- **ASSIGNMENT**:
What you give back must match the records below exactly.

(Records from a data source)
BEGIN
This is an optimization exercise on Yosys and OpenROAD, whose aim is small area, not a production implementation.
Only simulation tests tie the RTL to the original design; equivalence was not proved.

==> trial 9 <==
==> flow/design.v <==
package calc_cmd_pkg;
   typedef enum logic [4-1:0] {
      OP_NONE = 0,
      OP_ADD  = 1,
      OP_SUB  = 2,
      OP_SHL  = 5,
      OP_SHR  = 6
   } opcode_e;
   typedef logic [2-1:0] req_tag_t;
   typedef logic [32-1:0] operand_t;
   typedef logic [2+2-1:0] out_tag_t;
endpackage
package prio_queue_pkg;
   typedef logic [2-1:0] port_id_t;
   typedef logic [(1 + 2 + 2 + 2 * 32)-1:0] queue_entry_t;
   typedef logic [$clog2(16+1)-1:0] queue_count_t;
   typedef logic [4-1:0] port_req_t;
endpackage
`timescale 1ns/1ps
module port_decode (
   input  logic                  c_clk,
   input  logic                  rst_n,
   input  calc_cmd_pkg::opcode_e cmd,
   input  calc_cmd_pkg::req_tag_t tag,
   output logic                  add_req,
   output logic                  shift_req,
   output logic                  invalid_op,
   output calc_cmd_pkg::req_tag_t invalid_tag
);
   logic is_invalid;
   assign add_req    = (cmd == calc_cmd_pkg::OP_ADD) || (cmd == calc_cmd_pkg::OP_SUB);
   assign shift_req  = (cmd == calc_cmd_pkg::OP_SHL) || (cmd == calc_cmd_pkg::OP_SHR);
   assign is_invalid = (cmd != calc_cmd_pkg::OP_NONE) && !add_req && !shift_req;
   always_ff @(posedge c_clk) begin
      invalid_op  <= rst_n && is_invalid;
      invalid_tag <= tag;
   end
endmodule
`timescale 1ns/1ps
module issue_queue #(
   parameter int DEPTH = 16
) (
   input  logic                         c_clk,
   input  logic                         rst_n,
   input  prio_queue_pkg::port_req_t    req,
   input  prio_queue_pkg::queue_entry_t [4-1:0] entry,
   output prio_queue_pkg::queue_entry_t head,
   output logic                         head_vld
);
   localparam int NP = 4;
   localparam int W  = (1 + 2 + 2 + 2 * 32);
   localparam int DW = W - 2;
   prio_queue_pkg::queue_entry_t slot     [DEPTH];
   prio_queue_pkg::queue_entry_t slot_nxt [DEPTH];
   prio_queue_pkg::queue_entry_t lane     [NP];
   logic [DEPTH-1:0]             occ;        
   logic [DEPTH-1:0]             keep;       
   logic [DEPTH-1:0]             occ_nxt;
   logic [DEPTH-1:0]             wr;
   logic [NP:0]                  num;        
   logic [NP-1:0]                base_mod;   
   logic [1:0]                   lane_of [NP];
   assign keep = {1'b0, occ[DEPTH-1:1]};
   always_comb begin
      base_mod = '0;
      for (int j = 0; j <= DEPTH; j++) begin
         if ((j == 0 || keep[(j == 0) ? 0 : j - 1]) && (j == DEPTH || !keep[(j == DEPTH) ? 0 : j])) begin
            base_mod[j % NP] = 1'b1;
         end
      end
   end
   always_comb begin
      logic [1:0]  at;
      logic [NP:0] cnt;
      at  = {base_mod[3] | base_mod[2], base_mod[3] | base_mod[1]};
      cnt = '0;
      cnt[0] = 1'b1;
      for (int p = 0; p < NP; p++) begin
         lane_of[p] = at;
         if (req[p]) begin
            at  = at + 2'd1;
            cnt = {cnt[NP-1:0], 1'b0};
         end
      end
      num = cnt;
   end
   for (genvar l = 0; l < NP; l++) begin : g_lane
      logic [NP-1:0]           sel;
      logic [NP*DW-1:0]        data;
      logic [DW-1:0]           pick;
      logic [2-1:0] port;
      for (genvar p = 0; p < NP; p++) begin : g_sel
         assign sel[p]            = req[p] && lane_of[p] == l;
         assign data[p*DW +: DW] = {entry[p][W-1], entry[p][W-2-2:0]};
      end
      for (genvar b = 0; b < 2; b++) begin : g_port
         always_comb begin
            port[b] = 1'b0;
            for (int p = 0; p < NP; p++) begin
               if ((p >> b) % 2 == 1) port[b] = port[b] | sel[p];
            end
         end
      end
      queue_lane #(.INV(l % 2 == 0), .LW(DW)) u_lane (
         .sel   (sel),
         .entry (data),
         .lane  (pick)
      );
      assign lane[l] = {pick[DW-1], (l % 2 == 0) ? ~port : port, pick[DW-2:0]};
   end
   always_comb begin
      for (int i = 0; i < DEPTH; i++) begin
         occ_nxt[i] = 1'b0;
         for (int k = 0; k <= NP; k++) begin
            if (num[k] && (i < k || keep[(i < k) ? 0 : i - k])) occ_nxt[i] = 1'b1;
         end
      end
      wr = occ_nxt & ~keep;
   end
   always_comb begin
      for (int i = 0; i < DEPTH - 2; i++) begin
         slot_nxt[i] = ~(({W{wr[i]}} | slot[i + 1]) & ({W{keep[i]}} | lane[i % NP]));
      end
      slot_nxt[DEPTH - 2] = ~(({W{wr[DEPTH - 2]}} | ~slot[DEPTH - 1]) & ({W{keep[DEPTH - 2]}} | lane[(DEPTH - 2) % NP]));
      slot_nxt[DEPTH - 1] = lane[(DEPTH - 1) % NP];
   end
   always_ff @(posedge c_clk) begin
      for (int i = 0; i < DEPTH; i++) begin
         slot[i] <= slot_nxt[i];
      end
   end
   always_ff @(posedge c_clk) begin
      if (!rst_n) begin
         occ <= '0;
      end else begin
         occ <= occ_nxt;
      end
   end
   assign head     = slot[0];
   assign head_vld = occ[0];
endmodule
END
- **TASK RESULT**:
This is an optimization exercise on Yosys and OpenROAD, whose aim is small area, not a production implementation.
Only simulation tests tie the RTL to the original design; equivalence was not proved.

==> trial 9 <==
==> flow/design.v <==
package calc_cmd_pkg;
   typedef enum logic [4-1:0] {
      OP_NONE = 0,
      OP_ADD  = 1,
      OP_SUB  = 2,
      OP_SHL  = 5,
      OP_SHR  = 6
   } opcode_e;
   typedef logic [2-1:0] req_tag_t;
   typedef logic [32-1:0] operand_t;
   typedef logic [2+2-1:0] out_tag_t;
endpackage
package prio_queue_pkg;
   typedef logic [2-1:0] port_id_t;
   typedef logic [(1 + 2 + 2 + 2 * 32)-1:0] queue_entry_t;
   typedef logic [$clog2(16+1)-1:0] queue_count_t;
   typedef logic [4-1:0] port_req_t;
endpackage
`timescale 1ns/1ps
module port_decode (
   input  logic                  c_clk,
   input  logic                  rst_n,
   input  calc_cmd_pkg::opcode_e cmd,
   input  calc_cmd_pkg::req_tag_t tag,
   output logic                  add_req,
   output logic                  shift_req,
   output logic                  invalid_op,
   output calc_cmd_pkg::req_tag_t invalid_tag
);
   logic is_invalid;
   assign add_req    = (cmd == calc_cmd_pkg::OP_ADD) || (cmd == calc_cmd_pkg::OP_SUB);
   assign shift_req  = (cmd == calc_cmd_pkg::OP_SHL) || (cmd == calc_cmd_pkg::OP_SHR);
   assign is_invalid = (cmd != calc_cmd_pkg::OP_NONE) && !add_req && !shift_req;
   always_ff @(posedge c_clk) begin
      invalid_op  <= rst_n && is_invalid;
      invalid_tag <= tag;
   end
endmodule
`timescale 1ns/1ps
module issue_queue #(
   parameter int DEPTH = 16
) (
   input  logic                         c_clk,
   input  logic                         rst_n,
   input  prio_queue_pkg::port_req_t    req,
   input  prio_queue_pkg::queue_entry_t [4-1:0] entry,
   output prio_queue_pkg::queue_entry_t head,
   output logic                         head_vld
);
   localparam int NP = 4;
   localparam int W  = (1 + 2 + 2 + 2 * 32);
   localparam int DW = W - 2;
   prio_queue_pkg::queue_entry_t slot     [DEPTH];
   prio_queue_pkg::queue_entry_t slot_nxt [DEPTH];
   prio_queue_pkg::queue_entry_t lane     [NP];
   logic [DEPTH-1:0]             occ;        
   logic [DEPTH-1:0]             keep;       
   logic [DEPTH-1:0]             occ_nxt;
   logic [DEPTH-1:0]             wr;
   logic [NP:0]                  num;        
   logic [NP-1:0]                base_mod;   
   logic [1:0]                   lane_of [NP];
   assign keep = {1'b0, occ[DEPTH-1:1]};
   always_comb begin
      base_mod = '0;
      for (int j = 0; j <= DEPTH; j++) begin
         if ((j == 0 || keep[(j == 0) ? 0 : j - 1]) && (j == DEPTH || !keep[(j == DEPTH) ? 0 : j])) begin
            base_mod[j % NP] = 1'b1;
         end
      end
   end
   always_comb begin
      logic [1:0]  at;
      logic [NP:0] cnt;
      at  = {base_mod[3] | base_mod[2], base_mod[3] | base_mod[1]};
      cnt = '0;
      cnt[0] = 1'b1;
      for (int p = 0; p < NP; p++) begin
         lane_of[p] = at;
         if (req[p]) begin
            at  = at + 2'd1;
            cnt = {cnt[NP-1:0], 1'b0};
         end
      end
      num = cnt;
   end
   for (genvar l = 0; l < NP; l++) begin : g_lane
      logic [NP-1:0]           sel;
      logic [NP*DW-1:0]        data;
      logic [DW-1:0]           pick;
      logic [2-1:0] port;
      for (genvar p = 0; p < NP; p++) begin : g_sel
         assign sel[p]            = req[p] && lane_of[p] == l;
         assign data[p*DW +: DW] = {entry[p][W-1], entry[p][W-2-2:0]};
      end
      for (genvar b = 0; b < 2; b++) begin : g_port
         always_comb begin
            port[b] = 1'b0;
            for (int p = 0; p < NP; p++) begin
               if ((p >> b) % 2 == 1) port[b] = port[b] | sel[p];
            end
         end
      end
      queue_lane #(.INV(l % 2 == 0), .LW(DW)) u_lane (
         .sel   (sel),
         .entry (data),
         .lane  (pick)
      );
      assign lane[l] = {pick[DW-1], (l % 2 == 0) ? ~port : port, pick[DW-2:0]};
   end
   always_comb begin
      for (int i = 0; i < DEPTH; i++) begin
         occ_nxt[i] = 1'b0;
         for (int k = 0; k <= NP; k++) begin
            if (num[k] && (i < k || keep[(i < k) ? 0 : i - k])) occ_nxt[i] = 1'b1;
         end
      end
      wr = occ_nxt & ~keep;
   end
   always_comb begin
      for (int i = 0; i < DEPTH - 2; i++) begin
         slot_nxt[i] = ~(({W{wr[i]}} | slot[i + 1]) & ({W{keep[i]}} | lane[i % NP]));
      end
      slot_nxt[DEPTH - 2] = ~(({W{wr[DEPTH - 2]}} | ~slot[DEPTH - 1]) & ({W{keep[DEPTH - 2]}} | lane[(DEPTH - 2) % NP]));
      slot_nxt[DEPTH - 1] = lane[(DEPTH - 1) % NP];
   end
   always_ff @(posedge c_clk) begin
      for (int i = 0; i < DEPTH; i++) begin
         slot[i] <= slot_nxt[i];
      end
   end
   always_ff @(posedge c_clk) begin
      if (!rst_n) begin
         occ <= '0;
      end else begin
         occ <= occ_nxt;
      end
   end
   assign head     = slot[0];
   assign head_vld = occ[0];
endmodule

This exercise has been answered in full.